`src/design/nn_cfg.svh`:
```
//==========================================================================
// Fixed configuration of the neural network accelerator
// Data width, lane count, weights, biases, shift amounts, stage codes
//==========================================================================
`ifndef NN_CFG_SVH
`define NN_CFG_SVH

//==========================================================================
// Datapath geometry
//==========================================================================
`define NN_DATA_W       32             // Signed data word width
`define NN_LANES        2              // Hidden neurons, one per input

// Preprocessing, arithmetic right shift per input
`define NN_PRE_SHIFT_0  5'd2
`define NN_PRE_SHIFT_1  5'd2

//==========================================================================
// Weights and biases
//==========================================================================
// Hidden neuron on lane 0
`define NN_W0           32'sd3
`define NN_B0           32'sd1

// Hidden neuron on lane 1
`define NN_W1           32'sd2
`define NN_B1           32'sd2

// Output neuron, one weight per hidden lane
`define NN_WO0          32'sd2
`define NN_WO1          32'sd1
`define NN_BO           32'sd3

// Postprocessing, arithmetic left shift of the result
`define NN_POST_SHIFT   5'd1

// Result driven on any overflow
`define NN_SAT_VALUE    32'sh7fff_ffff

//==========================================================================
// Stage codes, ordered by pipeline position
//==========================================================================
`define NN_STAGE_PRE    3'd1           // Input shift
`define NN_STAGE_HID    3'd2           // Hidden neurons
`define NN_STAGE_OUT    3'd3           // Output neuron
`define NN_STAGE_POST   3'd4           // Output shift
`define NN_STAGE_NONE   3'd7           // Nothing seen yet

`endif
```
`src/design/nn_pkg.sv`:
```
//==========================================================================
// Shared types of the accelerator datapath
// Overflow and first-stage helper functions
//==========================================================================
`default_nettype none

`include "nn_cfg.svh"

package nn_pkg;

    typedef logic signed [`NN_DATA_W-1:0] nn_data_t;  // Data word
    typedef logic        [2:0]            nn_stage_t; // Stage code
    typedef logic        [4:0]            nn_shamt_t; // Shift amount

    // True if the full signed product a*b does not fit one data word
    function automatic logic nn_mul_ovf(input nn_data_t a, input nn_data_t b);
        logic signed [2*`NN_DATA_W-1:0] p;
        logic        [`NN_DATA_W:0]     upper;
        p     = a * b;                             // Full width product
        upper = p[2*`NN_DATA_W-1:`NN_DATA_W-1];    // Sign bit plus all above
        return !((&upper) || !(|upper));
    endfunction

    // Signed add overflow, both operands same sign and sum flipped
    function automatic logic nn_add_ovf(input nn_data_t a, input nn_data_t b,
                                        input nn_data_t s);
        return (a[`NN_DATA_W-1] == b[`NN_DATA_W-1]) &&
               (s[`NN_DATA_W-1] != a[`NN_DATA_W-1]);
    endfunction

    // Keep the earliest stage, record code only on first hit
    function automatic nn_stage_t nn_stage_mark(input nn_stage_t cur, input logic hit,
                                                input nn_stage_t code);
        return (hit && cur == `NN_STAGE_NONE) ? code : cur;
    endfunction

endpackage

`default_nettype wire

```
`src/design/nn_lane_if.sv`:
```
//==========================================================================
// Lane link between pipeline stages
// One data word with its valid strobe and overflow and zero flags
//==========================================================================
`default_nettype none

`include "nn_cfg.svh"

interface nn_lane_if import nn_pkg::*; ();

    logic      valid;       // Item present this cycle
    nn_data_t  data;        // Lane result word
    logic      ovf;         // Overflow seen so far
    logic      zero;        // Zero result seen so far
    nn_stage_t ovf_stage;   // First overflow stage
    nn_stage_t zero_stage;  // First zero stage

    // Producing stage
    modport src (output valid, output data, output ovf, output zero,
                 output ovf_stage, output zero_stage);

    // Consuming stage, no handshake back
    modport dst (input valid, input data, input ovf, input zero,
                 input ovf_stage, input zero_stage);

endinterface

`default_nettype wire

```
`src/design/nn_top.sv`:
```
//==========================================================================
// Accelerator top level, plain ports
// Preprocessing, hidden neuron array and output layer wiring
//==========================================================================
`default_nettype none

`include "nn_cfg.svh"

module nn_top import nn_pkg::*; (
    input  logic      clk,
    input  logic      resetn,               // Async, active low
    input  logic      enable,               // Samples both inputs
    input  nn_data_t  input_1,
    input  nn_data_t  input_2,
    output logic      out_valid,            // Four edges after enable
    output nn_data_t  final_output,
    output logic      total_ovf,
    output logic      total_zero,
    output nn_stage_t ovf_stage,
    output nn_stage_t zero_stage
);

    // Stage links
    nn_lane_if pre_lane [`NN_LANES] ();     // Preprocess to neurons
    nn_lane_if hid_lane [`NN_LANES] ();     // Neurons to output layer

    //==========================================================================
    // Stage 1
    //==========================================================================
    nn_preprocess u_pre (
        .clk     (clk),
        .resetn  (resetn),
        .enable  (enable),
        .input_1 (input_1),
        .input_2 (input_2),
        .lane    (pre_lane)
    );

    //==========================================================================
    // Stage 2, one neuron per lane
    //==========================================================================
    for (genvar i = 0; i < `NN_LANES; i++) begin : g_neuron
        localparam nn_data_t LANE_W = (i == 0) ? `NN_W0 : `NN_W1;
        localparam nn_data_t LANE_B = (i == 0) ? `NN_B0 : `NN_B1;

        nn_neuron #(
            .WEIGHT (LANE_W),
            .BIAS   (LANE_B)
        ) u_neuron (
            .clk    (clk),
            .resetn (resetn),
            .x      (pre_lane[i]),
            .y      (hid_lane[i])
        );
    end

    //==========================================================================
    // Stages 3 and 4
    //==========================================================================
    nn_output_layer u_out (
        .clk          (clk),
        .resetn       (resetn),
        .hid          (hid_lane),
        .out_valid    (out_valid),
        .final_output (final_output),
        .total_ovf    (total_ovf),
        .total_zero   (total_zero),
        .ovf_stage    (ovf_stage),
        .zero_stage   (zero_stage)
    );

endmodule

`default_nettype wire

```
`src/design/nn_output_layer.sv`:
```
//==========================================================================
// Pipeline stages 3 and 4, output neuron and postprocessing
// Lane flag merge, weighted sum with bias, left shift, saturation
//==========================================================================
`default_nettype none

`include "nn_cfg.svh"

module nn_output_layer import nn_pkg::*; (
    input  logic      clk,
    input  logic      resetn,               // Async, active low
    nn_lane_if.dst    hid [`NN_LANES],      // Hidden neuron results
    output logic      out_valid,            // One-cycle result strobe
    output nn_data_t  final_output,
    output logic      total_ovf,
    output logic      total_zero,
    output nn_stage_t ovf_stage,            // First overflow stage
    output nn_stage_t zero_stage            // First zero stage
);

    localparam nn_data_t  WO0        = `NN_WO0;
    localparam nn_data_t  WO1        = `NN_WO1;
    localparam nn_data_t  BO         = `NN_BO;
    localparam nn_shamt_t POST_SHIFT = `NN_POST_SHIFT;

    // Lane fields flattened for looping
    logic      [`NN_LANES-1:0] h_valid;
    logic      [`NN_LANES-1:0] h_ovf;
    logic      [`NN_LANES-1:0] h_zero;
    nn_data_t  h_data       [`NN_LANES];
    nn_stage_t h_ovf_stage  [`NN_LANES];
    nn_stage_t h_zero_stage [`NN_LANES];

    for (genvar l = 0; l < `NN_LANES; l++) begin : g_unpack
        assign h_valid[l]      = hid[l].valid;
        assign h_ovf[l]        = hid[l].ovf;
        assign h_zero[l]       = hid[l].zero;
        assign h_data[l]       = hid[l].data;
        assign h_ovf_stage[l]  = hid[l].ovf_stage;
        assign h_zero_stage[l] = hid[l].zero_stage;
    end

    //==========================================================================
    // Stage 3, flag merge and output neuron
    //==========================================================================
    nn_stage_t m_ovf_stage;     // Lowest overflow code among lanes
    nn_stage_t m_zero_stage;    // Lowest zero code among lanes
    nn_data_t  p0, p1;          // Weighted lane words
    nn_data_t  sum_a, sum_b;    // p0 + p1, then + BO
    logic      o_ovf_now;       // Overflow inside the output neuron
    logic      o_ovf_any;
    logic      o_zero_now;

    always_comb begin
        m_ovf_stage  = `NN_STAGE_NONE;
        m_zero_stage = `NN_STAGE_NONE;
        for (int l = 0; l < `NN_LANES; l++) begin
            if (h_ovf_stage[l] < m_ovf_stage)   m_ovf_stage  = h_ovf_stage[l];
            if (h_zero_stage[l] < m_zero_stage) m_zero_stage = h_zero_stage[l];
        end
        p0         = h_data[0] * WO0;
        p1         = h_data[1] * WO1;
        sum_a      = p0 + p1;
        sum_b      = sum_a + BO;
        o_ovf_now  = nn_mul_ovf(h_data[0], WO0) | nn_mul_ovf(h_data[1], WO1) |
                     nn_add_ovf(p0, p1, sum_a) | nn_add_ovf(sum_a, BO, sum_b);
        o_ovf_any  = (|h_ovf) | o_ovf_now;
        o_zero_now = !o_ovf_any && (sum_b == '0);
    end

    logic      s1_valid;
    logic      s1_ovf;
    logic      s1_zero;
    nn_stage_t s1_ovf_stage;
    nn_stage_t s1_zero_stage;
    nn_data_t  s1_data;

    always_ff @(posedge clk or negedge resetn) begin
        if (!resetn) begin
            s1_valid      <= 1'b0;
            s1_ovf        <= 1'b0;
            s1_zero       <= 1'b0;
            s1_ovf_stage  <= `NN_STAGE_NONE;
            s1_zero_stage <= `NN_STAGE_NONE;
        end else begin
            s1_valid      <= &h_valid;           // Lanes move in lockstep
            s1_ovf        <= o_ovf_any;
            s1_zero       <= (|h_zero) | o_zero_now;
            s1_ovf_stage  <= nn_stage_mark(m_ovf_stage, o_ovf_now, `NN_STAGE_OUT);
            s1_zero_stage <= nn_stage_mark(m_zero_stage, o_zero_now, `NN_STAGE_OUT);
        end
    end

    always_ff @(posedge clk) begin
        s1_data <= sum_b;
    end

    //==========================================================================
    // Stage 4, postprocessing shift and result registers
    //==========================================================================
    nn_data_t shifted;          // s1_data <<< POST_SHIFT
    logic     p_ovf_now;        // Bits lost in the shift
    logic     p_ovf_any;
    logic     p_zero_now;

    always_comb begin
        shifted    = s1_data <<< POST_SHIFT;
        p_ovf_now  = ((shifted >>> POST_SHIFT) != s1_data);  // Shift back must match
        p_ovf_any  = s1_ovf | p_ovf_now;
        p_zero_now = !p_ovf_any && (shifted == '0);
    end

    // Outputs move only with a valid item, hold otherwise
    always_ff @(posedge clk or negedge resetn) begin
        if (!resetn) begin
            out_valid    <= 1'b0;
            final_output <= '0;
            total_ovf    <= 1'b0;
            total_zero   <= 1'b0;
            ovf_stage    <= `NN_STAGE_NONE;
            zero_stage   <= `NN_STAGE_NONE;
        end else begin
            out_valid <= s1_valid;
            if (s1_valid) begin
                final_output <= p_ovf_any ? `NN_SAT_VALUE : shifted;  // Saturate
                total_ovf    <= p_ovf_any;
                total_zero   <= s1_zero | p_zero_now;
                ovf_stage    <= nn_stage_mark(s1_ovf_stage, p_ovf_now, `NN_STAGE_POST);
                zero_stage   <= nn_stage_mark(s1_zero_stage, p_zero_now, `NN_STAGE_POST);
            end
        end
    end

endmodule

`default_nettype wire

```
`src/design/nn_neuron.sv`:
```
//==========================================================================
// Pipeline stage 2, one hidden neuron
// Multiply by weight, add bias, overflow and zero checks
//==========================================================================
`default_nettype none

`include "nn_cfg.svh"

module nn_neuron import nn_pkg::*; #(
    parameter nn_data_t WEIGHT = 1,         // Lane weight
    parameter nn_data_t BIAS   = 0          // Lane bias
) (
    input  logic   clk,
    input  logic   resetn,                  // Async, active low
    nn_lane_if.dst x,                       // From preprocessing
    nn_lane_if.src y                        // To output layer
);

    nn_data_t prod;         // Low word of x * WEIGHT
    nn_data_t sum;          // prod + BIAS
    logic     mul_ovf;      // Product needs more than one word
    logic     add_ovf;      // Bias add wrapped
    logic     ovf_now;      // This stage overflowed
    logic     ovf_any;      // Overflow incoming or here
    logic     zero_now;     // Zero sum, valid only without overflow

    //==========================================================================
    // Multiply-accumulate
    //==========================================================================
    always_comb begin
        prod     = x.data * WEIGHT;                  // Wraps, checked below
        sum      = prod + BIAS;
        mul_ovf  = nn_mul_ovf(x.data, WEIGHT);
        add_ovf  = nn_add_ovf(prod, BIAS, sum);
        ovf_now  = mul_ovf | add_ovf;
        ovf_any  = x.ovf | ovf_now;
        zero_now = !ovf_any && (sum == '0);          // No zero check after overflow
    end

    //==========================================================================
    // Stage registers
    //==========================================================================
    always_ff @(posedge clk or negedge resetn) begin
        if (!resetn) begin
            y.valid      <= 1'b0;
            y.ovf        <= 1'b0;
            y.zero       <= 1'b0;
            y.ovf_stage  <= `NN_STAGE_NONE;
            y.zero_stage <= `NN_STAGE_NONE;
        end else begin
            y.valid      <= x.valid;
            y.ovf        <= ovf_any;                 // Sticky for the item
            y.zero       <= x.zero | zero_now;
            y.ovf_stage  <= nn_stage_mark(x.ovf_stage, ovf_now, `NN_STAGE_HID);
            y.zero_stage <= nn_stage_mark(x.zero_stage, zero_now, `NN_STAGE_HID);
        end
    end

    // Result word, wrapped value on overflow, saturated at the end
    always_ff @(posedge clk) begin
        y.data <= sum;
    end

endmodule

`default_nettype wire

```
`src/design/nn_preprocess.sv`:
```
//==========================================================================
// Pipeline stage 1, input preprocessing
// Arithmetic right shift of both inputs, lane flags start here
//==========================================================================
`default_nettype none

`include "nn_cfg.svh"

module nn_preprocess import nn_pkg::*; (
    input  logic     clk,
    input  logic     resetn,                // Async, active low
    input  logic     enable,                // Item strobe
    input  nn_data_t input_1,
    input  nn_data_t input_2,
    nn_lane_if.src   lane [`NN_LANES]       // One lane per hidden neuron
);

    // Per-lane shift amount
    localparam nn_shamt_t PRE_SHIFT [`NN_LANES] = '{`NN_PRE_SHIFT_0, `NN_PRE_SHIFT_1};

    nn_data_t in_word [`NN_LANES];          // Raw inputs by lane
    nn_data_t shifted [`NN_LANES];          // After right shift
    logic     [`NN_LANES-1:0] lane_zero;    // Per-lane zero hit
    logic     any_zero;                     // Shared by all lanes

    assign in_word[0] = input_1;
    assign in_word[1] = input_2;

    // Either input zero marks the whole item
    assign any_zero = |lane_zero;

    //==========================================================================
    // Lane registers
    //==========================================================================
    for (genvar l = 0; l < `NN_LANES; l++) begin : g_lane

        // Sign-keeping shift
        assign shifted[l]   = in_word[l] >>> PRE_SHIFT[l];
        assign lane_zero[l] = (shifted[l] == '0);

        // Control and flags
        always_ff @(posedge clk or negedge resetn) begin
            if (!resetn) begin
                lane[l].valid      <= 1'b0;
                lane[l].ovf        <= 1'b0;
                lane[l].zero       <= 1'b0;
                lane[l].ovf_stage  <= `NN_STAGE_NONE;
                lane[l].zero_stage <= `NN_STAGE_NONE;
            end else begin
                lane[l].valid      <= enable;          // Valid follows the strobe
                lane[l].ovf        <= 1'b0;            // Shift right never overflows
                lane[l].ovf_stage  <= `NN_STAGE_NONE;
                lane[l].zero       <= any_zero;
                lane[l].zero_stage <= any_zero ? `NN_STAGE_PRE : `NN_STAGE_NONE;
            end
        end

        // Payload
        always_ff @(posedge clk) begin
            lane[l].data <= shifted[l];
        end

    end

endmodule

`default_nettype wire

```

■ **To do**:
In the records above, how many lines include "flags"? Reply only with the number.

■ **Result of this task**:
3